======== AVAILABLE DATA

### config.mk
export PLATFORM = sky130hd
export DESIGN_NAME = mem_bus_arbiter_flat
export DESIGN_NICKNAME = d
export VERILOG_FILES = /design/src/rtl/mem_bus_arbiter_if.sv /design/src/rtl/mem_bus_arbiter.sv /design/src/flat_wrapper.sv
export SDC_FILE = /design/constraint.sdc
export NUM_CORES = 1
export LEC_CHECK = 0
export BUFFER_PORTS_ARGS = -buffer_cell sky130_fd_sc_hd__buf_2
export CORE_MARGIN = 5
export CORE_UTILIZATION = 46
export DETAILED_ROUTE_END_ITERATION = 16
export PLACE_DENSITY = 0.81
export SLEW_MARGIN = 20
export SYNTH_ARGS = -nofsm -noshare
export SYNTH_HDL_FRONTEND = slang
export SYNTH_SLANG_ARGS = --single-unit
### constraint.sdc
create_clock -name clk -period 3.1 [get_ports clk]
set_clock_uncertainty 0.05 [all_clocks]
set_input_delay 0.31 -clock clk [delete_from_list [all_inputs] [get_ports clk]]
set_output_delay 0.31 -clock clk [all_outputs]
set_load 0.005 [all_outputs]
### src/rtl/mem_bus_arbiter_if.sv
// Bus bundle between the CPU/FPGA requesters, the memory port and mem_bus_arbiter.
// slave = arbiter side, master = environment (requesters + memory) side.
interface mem_bus_arbiter_if #(
  parameter int ADDR_W = 32,
  parameter int DATA_W = 32
);
  logic              cpu_req;
  logic              cpu_we;
  logic [ADDR_W-1:0] cpu_addr;
  logic [DATA_W-1:0] cpu_wdata;
  logic              cpu_ack;
  logic              cpu_err;
  logic [DATA_W-1:0] cpu_rdata;

  logic              fpga_req;
  logic              fpga_we;
  logic [ADDR_W-1:0] fpga_addr;
  logic [DATA_W-1:0] fpga_wdata;
  logic              fpga_ack;
  logic              fpga_err;
  logic [DATA_W-1:0] fpga_rdata;

  logic              mem_ren;
  logic              mem_wen;
  logic [ADDR_W-1:0] mem_addr;
  logic [DATA_W-1:0] mem_wdata;
  logic [DATA_W-1:0] mem_rdata;
  logic              mem_done;

  logic              busy;
  logic              owner;

  modport slave (
    input  cpu_req, cpu_we, cpu_addr, cpu_wdata,
    input  fpga_req, fpga_we, fpga_addr, fpga_wdata,
    input  mem_rdata, mem_done,
    output cpu_ack, cpu_err, cpu_rdata,
    output fpga_ack, fpga_err, fpga_rdata,
    output mem_ren, mem_wen, mem_addr, mem_wdata,
    output busy, owner
  );

  modport master (
    output cpu_req, cpu_we, cpu_addr, cpu_wdata,
    output fpga_req, fpga_we, fpga_addr, fpga_wdata,
    output mem_rdata, mem_done,
    input  cpu_ack, cpu_err, cpu_rdata,
    input  fpga_ack, fpga_err, fpga_rdata,
    input  mem_ren, mem_wen, mem_addr, mem_wdata,
    input  busy, owner
  );
endinterface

================

» TO DO:
Repeat only what lies between the first line of the data and the line containing "export CORE_UTILIZATION = 46", both of those lines included, exactly as it stands.

» REPLY:
### config.mk
export PLATFORM = sky130hd
export DESIGN_NAME = mem_bus_arbiter_flat
export DESIGN_NICKNAME = d
export VERILOG_FILES = /design/src/rtl/mem_bus_arbiter_if.sv /design/src/rtl/mem_bus_arbiter.sv /design/src/flat_wrapper.sv
export SDC_FILE = /design/constraint.sdc
export NUM_CORES = 1
export LEC_CHECK = 0
export BUFFER_PORTS_ARGS = -buffer_cell sky130_fd_sc_hd__buf_2
export CORE_MARGIN = 5
export CORE_UTILIZATION = 46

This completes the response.